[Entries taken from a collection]
===== config.mk =====
export PLATFORM = sky130hd
export DESIGN_NAME = dbg_memacc_engine
export DESIGN_NICKNAME = d
export VERILOG_FILES = /design/src/rtl/dbg_memacc_pkg.sv /design/src/rtl/dbg_memacc_mask.sv /design/src/rtl/dbg_memacc_decode.sv /design/src/rtl/dbg_memacc_bank.sv /design/src/rtl/dbg_memacc_seq.sv /design/src/rtl/dbg_memacc_engine.sv
export SDC_FILE = /design/constraint.sdc
export NUM_CORES = 1
export LEC_CHECK = 0
export BUFFER_PORTS_ARGS = -buffer_cell sky130_fd_sc_hd__clkbuf_2
export CORE_ASPECT_RATIO = 0.9
export CORE_MARGIN = 2
export CORE_UTILIZATION = 40
export CTS_CLUSTER_SIZE = 24
export DETAILED_ROUTE_END_ITERATION = 16
export GPL_TIMING_DRIVEN = 0
export HOLD_SLACK_MARGIN = 0.15
export PLACE_DENSITY_LB_ADDON = 0.05
export SYNTH_ARGS = -nofsm -noshare
export SYNTH_HDL_FRONTEND = slang
export SYNTH_SLANG_ARGS = --single-unit

===== constraint.sdc =====
create_clock -name clk -period 3.1 [get_ports clk]
set_clock_uncertainty 0.05 [all_clocks]
set_input_delay 0.775 -clock clk [delete_from_list [all_inputs] [get_ports clk]]
set_output_delay 0.775 -clock clk [all_outputs]
set_load 0.02 [all_outputs]

===== src/rtl/dbg_memacc_pkg.sv =====
package dbg_memacc_pkg;

   // Command type code that selects the memory access command
   localparam logic [7:0] CMDTYPE_MEM = 8'd2;

   // Largest size code defined for the command (16 bytes)
   localparam int unsigned MAX_SIZE_CODE = 4;

   typedef enum logic [2:0] {
      ERR_NONE  = 3'd0,
      ERR_BUSY  = 3'd1,
      ERR_UNSUP = 3'd2,
      ERR_EXC   = 3'd3
   } err_e;

   typedef enum logic {
      ST_IDLE = 1'b0,
      ST_WAIT = 1'b1
   } state_e;

   // Attributes of the access held while the request is in flight
   typedef struct packed {
      logic       we;
      logic       postinc;
      logic [2:0] size;
   } acc_s;

   function automatic int unsigned size_bits(int unsigned code);
      return 8 << code;
   endfunction

endpackage


===== src/rtl/dbg_memacc_mask.sv =====
module dbg_memacc_mask
   import dbg_memacc_pkg::*;
#(
   parameter int unsigned DATA_W = 64
) (
   input  logic [2:0]        size,
   output logic [DATA_W-1:0] mask
);

   logic [DATA_W-1:0] tab [8];

   // One constant mask per size code; codes wider than the slot saturate
   for (genvar s = 0; s < 8; s++) begin : g_tab
      localparam int unsigned SB = size_bits(s);
      if (SB >= DATA_W) begin : g_full
         assign tab[s] = '1;
      end else begin : g_part
         assign tab[s] = {{(DATA_W-SB){1'b0}}, {SB{1'b1}}};
      end
   end

   assign mask = tab[size];

endmodule


===== src/rtl/dbg_memacc_decode.sv =====
module dbg_memacc_decode
   import dbg_memacc_pkg::*;
#(
   parameter int unsigned DATA_W = 64
) (
   input  logic [7:0]        cmd_type,
   input  logic [2:0]        cmd_size,
   input  logic              cmd_virtual,
   output logic              cmd_ok,
   output logic [DATA_W-1:0] cmd_mask
);

   logic [7:0] size_ok;

   // Size code is usable when defined and no wider than a data slot
   for (genvar s = 0; s < 8; s++) begin : g_size
      localparam bit FITS = (s <= MAX_SIZE_CODE) && (size_bits(s) <= DATA_W);
      assign size_ok[s] = FITS;
   end

   // Physical addressing only: any virtual request is refused
   assign cmd_ok = (cmd_type == CMDTYPE_MEM) && !cmd_virtual && size_ok[cmd_size];

   dbg_memacc_mask #(.DATA_W(DATA_W)) u_mask (
      .size (cmd_size),
      .mask (cmd_mask)
   );

endmodule


===== src/rtl/dbg_memacc_bank.sv =====
module dbg_memacc_bank #(
   parameter int unsigned DATA_W    = 64,
   parameter int unsigned NUM_SLOTS = 4,
   localparam int unsigned SEL_W    = (NUM_SLOTS > 1) ? $clog2(NUM_SLOTS) : 1
) (
   input  logic                        clk,
   input  logic                        rst_n,
   input  logic                        host_we,
   input  logic [SEL_W-1:0]            host_sel,
   input  logic [DATA_W-1:0]           host_wdata,
   input  logic                        lock,
   input  logic                        a0_we,
   input  logic [DATA_W-1:0]           a0_d,
   input  logic                        a1_we,
   input  logic [DATA_W-1:0]           a1_d,
   output logic [NUM_SLOTS*DATA_W-1:0] slots_flat
);

   for (genvar k = 0; k < NUM_SLOTS; k++) begin : g_slot
      logic              host_hit;
      logic [DATA_W-1:0] q;

      assign host_hit = host_we && !lock && (host_sel == SEL_W'(k));

      if (k == 0) begin : g_arg0
         always_ff @(posedge clk) begin
            if (!rst_n)        q <= '0;
            else if (a0_we)    q <= a0_d;
            else if (host_hit) q <= host_wdata;
         end
      end else if (k == 1) begin : g_arg1
         always_ff @(posedge clk) begin
            if (!rst_n)        q <= '0;
            else if (a1_we)    q <= a1_d;
            else if (host_hit) q <= host_wdata;
         end
      end else begin : g_plain
         always_ff @(posedge clk) begin
            if (!rst_n)        q <= '0;
            else if (host_hit) q <= host_wdata;
         end
      end

      assign slots_flat[k*DATA_W +: DATA_W] = q;
   end

endmodule


===== src/rtl/dbg_memacc_seq.sv =====
module dbg_memacc_seq
   import dbg_memacc_pkg::*;
#(
   parameter int unsigned DATA_W = 64,
   parameter int unsigned ADDR_W = 32
) (
   input  logic              clk,
   input  logic              rst_n,
   input  logic              cmd_valid,
   input  logic              cmd_ok,
   input  logic              cmd_write,
   input  logic              cmd_postinc,
   input  logic [2:0]        cmd_size,
   input  logic [DATA_W-1:0] cmd_mask,
   input  logic              err_clr,
   input  logic [DATA_W-1:0] arg0,
   input  logic [DATA_W-1:0] arg1,
   input  logic              mem_rsp_valid,
   input  logic [DATA_W-1:0] mem_rdata,
   input  logic              mem_rsp_err,
   output logic              busy,
   output logic [2:0]        err_code,
   output logic              mem_req,
   output logic [ADDR_W-1:0] mem_addr,
   output logic              mem_we,
   output logic [2:0]        mem_size,
   output logic [DATA_W-1:0] mem_wdata,
   output logic              a0_we,
   output logic [DATA_W-1:0] a0_d,
   output logic              a1_we,
   output logic [DATA_W-1:0] a1_d
);

   state_e            state_q;
   acc_s              acc_q;
   err_e              err_q;
   err_e              err_new;
   logic              accept;
   logic              done_ok;
   logic [DATA_W-1:0] held_mask;

   assign accept  = (state_q == ST_IDLE) && cmd_valid && cmd_ok;
   assign done_ok = (state_q == ST_WAIT) && mem_rsp_valid && !mem_rsp_err;

   // Error raised this cycle; a fault outranks a colliding busy command
   always_comb begin
      err_new = ERR_NONE;
      if (state_q == ST_WAIT) begin
         if (mem_rsp_valid && mem_rsp_err) err_new = ERR_EXC;
         else if (cmd_valid)               err_new = ERR_BUSY;
      end else if (cmd_valid && !cmd_ok) begin
         err_new = ERR_UNSUP;
      end
   end

   always_ff @(posedge clk) begin
      if (!rst_n) begin
         state_q   <= ST_IDLE;
         acc_q     <= '0;
         mem_addr  <= '0;
         mem_wdata <= '0;
      end else if (accept) begin
         state_q       <= ST_WAIT;
         acc_q.we      <= cmd_write;
         acc_q.postinc <= cmd_postinc;
         acc_q.size    <= cmd_size;
         mem_addr      <= arg1[ADDR_W-1:0];
         mem_wdata     <= arg0 & cmd_mask;
      end else if ((state_q == ST_WAIT) && mem_rsp_valid) begin
         state_q <= ST_IDLE;
      end
   end

   always_ff @(posedge clk) begin
      if (!rst_n)                      err_q <= ERR_NONE;
      else if (err_clr)                err_q <= err_new;
      else if (err_q == ERR_NONE)      err_q <= err_new;
   end

   // Second lookup on the held size keeps the read path free of a mask register
   dbg_memacc_mask #(.DATA_W(DATA_W)) u_rmask (
      .size (acc_q.size),
      .mask (held_mask)
   );

   assign a0_we = done_ok && !acc_q.we;
   assign a0_d  = mem_rdata & held_mask;
   assign a1_we = done_ok && acc_q.postinc;
   assign a1_d  = arg1 + (DATA_W'(1) << acc_q.size);

   assign busy     = (state_q == ST_WAIT);
   assign mem_req  = (state_q == ST_WAIT);
   assign mem_we   = acc_q.we;
   assign mem_size = acc_q.size;
   assign err_code = err_q;

endmodule


===== src/rtl/dbg_memacc_engine.sv =====
module dbg_memacc_engine #(
   parameter int unsigned DATA_W    = 64,
   parameter int unsigned ADDR_W    = 32,
   parameter int unsigned NUM_SLOTS = 4,
   localparam int unsigned SEL_W    = (NUM_SLOTS > 1) ? $clog2(NUM_SLOTS) : 1
) (
   input  logic                        clk,
   input  logic                        rst_n,
   input  logic                        cmd_valid,
   input  logic [7:0]                  cmd_type,
   input  logic [2:0]                  cmd_size,
   input  logic                        cmd_virtual,
   input  logic                        cmd_postinc,
   input  logic                        cmd_write,
   input  logic                        err_clr,
   input  logic                        slot_we,
   input  logic [SEL_W-1:0]            slot_sel,
   input  logic [DATA_W-1:0]           slot_wdata,
   output logic [NUM_SLOTS*DATA_W-1:0] slots_flat,
   output logic                        busy,
   output logic [2:0]                  err_code,
   output logic                        mem_req,
   output logic [ADDR_W-1:0]           mem_addr,
   output logic                        mem_we,
   output logic [2:0]                  mem_size,
   output logic [DATA_W-1:0]           mem_wdata,
   input  logic                        mem_rsp_valid,
   input  logic [DATA_W-1:0]           mem_rdata,
   input  logic                        mem_rsp_err
);

   if (!(DATA_W == 32 || DATA_W == 64 || DATA_W == 128)) begin : g_bad_data_w
      $error("DATA_W must be 32, 64 or 128");
   end
   if (ADDR_W > DATA_W || ADDR_W < 1) begin : g_bad_addr_w
      $error("ADDR_W must lie in 1..DATA_W");
   end
   if (NUM_SLOTS < 2) begin : g_bad_slots
      $error("NUM_SLOTS must be at least 2");
   end

   logic              cmd_ok;
   logic [DATA_W-1:0] cmd_mask;
   logic              a0_we;
   logic              a1_we;
   logic [DATA_W-1:0] a0_d;
   logic [DATA_W-1:0] a1_d;
   logic [DATA_W-1:0] arg0;
   logic [DATA_W-1:0] arg1;

   assign arg0 = slots_flat[0      +: DATA_W];
   assign arg1 = slots_flat[DATA_W +: DATA_W];

   dbg_memacc_decode #(.DATA_W(DATA_W)) u_decode (
      .cmd_type    (cmd_type),
      .cmd_size    (cmd_size),
      .cmd_virtual (cmd_virtual),
      .cmd_ok      (cmd_ok),
      .cmd_mask    (cmd_mask)
   );

   dbg_memacc_seq #(.DATA_W(DATA_W), .ADDR_W(ADDR_W)) u_seq (
      .clk           (clk),
      .rst_n         (rst_n),
      .cmd_valid     (cmd_valid),
      .cmd_ok        (cmd_ok),
      .cmd_write     (cmd_write),
      .cmd_postinc   (cmd_postinc),
      .cmd_size      (cmd_size),
      .cmd_mask      (cmd_mask),
      .err_clr       (err_clr),
      .arg0          (arg0),
      .arg1          (arg1),
      .mem_rsp_valid (mem_rsp_valid),
      .mem_rdata     (mem_rdata),
      .mem_rsp_err   (mem_rsp_err),
      .busy          (busy),
      .err_code      (err_code),
      .mem_req       (mem_req),
      .mem_addr      (mem_addr),
      .mem_we        (mem_we),
      .mem_size      (mem_size),
      .mem_wdata     (mem_wdata),
      .a0_we         (a0_we),
      .a0_d          (a0_d),
      .a1_we         (a1_we),
      .a1_d          (a1_d)
   );

   dbg_memacc_bank #(.DATA_W(DATA_W), .NUM_SLOTS(NUM_SLOTS)) u_bank (
      .clk        (clk),
      .rst_n      (rst_n),
      .host_we    (slot_we),
      .host_sel   (slot_sel),
      .host_wdata (slot_wdata),
      .lock       (busy),
      .a0_we      (a0_we),
      .a0_d       (a0_d),
      .a1_we      (a1_we),
      .a1_d       (a1_d),
      .slots_flat (slots_flat)
   );

endmodule


==> key figures <==
Critical path
  – CP Capture Type: flop
  – Startpoint type of the worst setup path: flop
  – Reg2Reg Depth: 13
  – Biggest fanout along the worst timing path: 10
  – Type of the setup path with the least slack: reg -> reg
  – Crit Reg-Reg Endpoint: u_bank.g_slot[1].q[36]
  – Setup slack, reg-to-reg: ~0.045 ns
  – Startpoint of the worst-slack reg-to-reg timing path: u_seq.mem_size[2]
  – Crit path DAT: between 3 and 4 ns
  – Data required time of the worst path: ~3.5 ns
  – First element of the critical path: u_seq.mem_size[2]

Die
  – Starting Density: roughly 40%
  – Io pins: slightly above 500
  – Core ar.: 37100 sq um
  – DIE AREA: between 30000 and 40000 sq um
  – Chip Width: between 200 and 250 um
  – Chip Height: 188 um
  – Number of rows created at floorplan: between 60 and 70

Timing
  – Worst Max-Slew Pin Slew: roughly 1.2 ns
  – Count of final hold-check violations: 0
  – Final slew viol count: 0
  – Unrepaired setup endpoints after global routing: yes
  – Period utilisation layout: 98.6%
  – Worst slew margin relative to its limit: between 10% and 20%
  – Final sum of negative setup slack: 0 ns
  – Worst hold margin: 0.391 ns
  – Tmin final: around 3 ns
  – Final-report setup violation count: 0
  – Achievable frequency: between 300 and 400 MHz

Logic synthesis
  – Mean Syn Cell Area: slightly below 8 sq um
  – Async SR Flop Fraction: 0%
  – Count of unique library cells instantiated by Yosys: 62
  – Synthesized netlist cell count: slightly below 2000
  – Synth Net Count: 2101
  – Syn Std Cell Area: about 15000 sq um
  – Dominant combinational cell family by area after synthesis: simple AND/OR/NAND/NOR gates
  – Complex-gate fraction of the synthesized area: 20.2%
  – Count of flip-flops with a built-in enable after synthesis: 0
  – Multiplexer fraction of the synthesized cell area: less than 1%
  – Sequential area share after synthesis: just under 50%
  – Dominant synthesized flop cell: dfxtp_1
  – Total of warnings raised by yosys: 0
  – Simple-gate portion of the synthesized area: roughly a quarter
  – Adder and majority cell fraction of the synthesized area: less than 1%
  – Register bit count reported by yosys: 360
  – Share of the synthesized netlist area taken by xor and xnor gates: ~1.2%

Global routing
  – Total gr overflow: 0
  – Global-route wire length before repair: a little under 100000 um
  – Global Route Usage Sum: around a third
  – Number of global-route vias before repair: approximately 16000
  – Pin count of the biggest net entering global routing: 14
  – Initial antenna violation count: 3

Routing
  – Detailed-routing iteration count for the pre-antenna-repair pass: 5
  – DRC: 0
  – DRT antenna net count: 0
  – Count of vias placed by the detailed router: between 15000 and 20000
  – Routed wire length: ~67000 um
  – Via/cell ratio: ~5.6
  – Initial detailed-routing violation count: about 1500
  – Post-detailed-route wirelength per cell: around 22 um

Power
  – Power density of the placed cells: 537 nW/um^2
  – Static leakage: a little under 0.008 uW
  – Worst IR drop on VDD: 0.000419 V

Place
  – Last weighted congestion value of the routability-driven placer: slightly above 0.9
  – Estimated wirelength of the detail-placed design: a little over 50000 um
  – Count of buffers inserted at the top-level ports: 508

Cells and area
  – Area Overhead vs Synth: 31.8%
  – Final core utilization: ~53%
  – Combined flip-flop and latch cell area: 7210 sq um
  – Total Nets Final: between 2000 and 3000
  – Share of cells above drive strength 1: 25.9%
  – Total of fill cells in the finished design: around 3800
  – Multi-input gate area: 7240 sq um

Run status
  – Result of the run: complete, no violations

CTS
  – Worst-skew pair later-pin latency: 0.56 ns
  – Depth of the CTS H-tree: 2
  – Num CTS Buffers: slightly above 40
  – Number of buffers on the longest clock path: 3
  – Clock slew at reported path FFs: around 0.060 ns
  – Root buffer cell: clkbuf_16
  – Sink Count: 360
  – CTS tree: done

Worst hold path
  – Hold_sp: cmd_write
  – Worst hold path stage count: 3
  – End of the worst hold path: u_seq.mem_we
  – Path type of the worst min-delay path: in -> reg

Flow run
  – Maximum Capacitance Violations: 0
routing by layer:
metal	part of all wire, %	vias up	track usage [%]	routed length (um)
met5	0.019	-	0.369	13
met3	9.6	166	8.39	6440
li1	-	7863	-	-
met2	44	835	51.8	29800
met4	4.4	2	13.9	2970
met1	42	7996	43.4	28100
worst max-delay path, stage by stage (launching register included):
cell,delay [ns]
dfxtp_2,0.32
clkbuf_8,0.15
or2_4,0.27
clkbuf_16,0.17
nor2_4,0.13
buf_4,0.14
fa_2,0.21
a21o_1,0.18
a221oi_4,0.11
o21a_4,0.28
nor2_4,0.16
nand4_1,0.21
buf_4,0.22
o311a_1,0.32
power breakdown:
| group | internal, uW | switching [uW] |
|---|---|---|
| sequential | 4740 | 104 |
| clock | 2810 | 2040 |
| combinational | 273 | 653 |
stage by stage:
step	power (uW)	setup slack [ns]	std cells	cell area [sq um]
final	10600	0.0449	3019	19800
after global routing	10900	-0.0419	3018	19800
after CTS	10600	0.0112	3013	19700
after detailed placement	5860	-0.982	2933	18200
after global placement	5840	-0.954	2932	18200
after floorplan	5370	0.0156	1941	15000
cells in the final DEF (no fill, tap or decap), types with 4 or more instances in the layout:
master     instances
o221ai_1           5
a21oi_1          329
buf_4             15
a2bb2oi_1          5
nor4_1             7
a21o_1             6
nand4_1           17
and4_1             4
xnor2_1            8
clkbuf_8          12
o22ai_1            5
a22oi_1           17
o21ai_0           10
buf_1              7
clkinv_2           9
or4_1              5
ha_1               6
clkbuf_1         131
dfxtp_1          357
a311oi_1          56
nand3_1          106
a31oi_1           28
o311ai_0           5
nor3_1            12
nand2_1          598
clkbuf_16         44
nor2_1            48
xor2_1            12
nand2b_1           5
inv_1             12
or3_1             13
clkbuf_2         512
and3_1            21
buf_2             14
o211ai_1          10
and2_1             4
or2_2              7
registers in the layout, summed over array words and instances, names as in the netlist:
| signal | cells |
|---|---|
| u_seq.mem_size | 3 |
| u_seq.acc_q | 1 |
| u_bank.g_slot.q | 256 |
| u_seq.err_code | 2 |
| u_seq.busy | 1 |
| u_seq.mem_we | 1 |
| u_seq.mem_wdata | 64 |
| u_seq.mem_addr | 32 |
cells in the mapped netlist (10+ instances only):
cell type,number,area [sq um]
nand4_1,17,106
inv_1,12,45.0
a22oi_1,17,128
buf_2,13,65.1
o21ai_0,10,50.1
nand3_1,107,536
and3_1,22,138
nand2_1,598,2240
xor2_1,12,105
o211ai_1,10,75.1
clkbuf_1,130,488
dfxtp_1,360,7210
nor2_1,52,195
a31oi_1,28,175
a21oi_1,331,1660
a311oi_1,56,490
or3_1,14,87.6
nor3_1,13,65.1
repair_timing:
item / CTS / global route
pin swaps: 10 / 12
cloned: 0 / 0
setup endpoints to repair: 127 / 54
setup buffers: 7 / 5
hold buffers: 0 / 0
endpoints found under the hold margin: 0 / 0
resized for setup: 25 / 19
worst max path at each step:
stage	slack, ns	depth (start not counted)	end
floorplan	0.02	14	u_bank.g_slot[1].q[20]
global placement	-0.95	13	u_bank.g_slot[1].q[59]
detailed placement	-0.98	13	u_bank.g_slot[1].q[59]
CTS	0.01	9	u_bank.g_slot[1].q[53]
global route	-0.04	13	u_bank.g_slot[1].q[59]
finish	0.04	13	u_bank.g_slot[1].q[36]
layout make-up:
cell class / count / area share [%]
antenna: 1 / 0.0127
buffer: 155 / 3.35
clock buffer: 64 / 6.40
clock inverter: 12 / 0.354
inverter: 13 / 0.247
multi-input combinational: 1410 / 36.6
sequential: 360 / 36.5
tap: 483 / 3.06
timing repair buffer: 521 / 13.5
cell families (layout without fill, tap and decap cells):
family | count (synthesis) | count (layout)
AND/OR/NAND/NOR | 875 | 875
AO/OA/AOI/OAI | 503 | 503
flip-flops | 360 | 360
buffers and inverters | 171 | 765
XOR/XNOR | 20 | 20
adder cells (fa/ha/maj) | 9 | 9
multiplexers | 2 | 2
other | 1 | 2
Power figures use the tool's default switching activity.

→ **What you are asked to do**:
Go through the entries above and report every line in which the word "genvar" appears.

→ **Task output**:
   for (genvar s = 0; s < 8; s++) begin : g_tab
   for (genvar s = 0; s < 8; s++) begin : g_size
   for (genvar k = 0; k < NUM_SLOTS; k++) begin : g_slot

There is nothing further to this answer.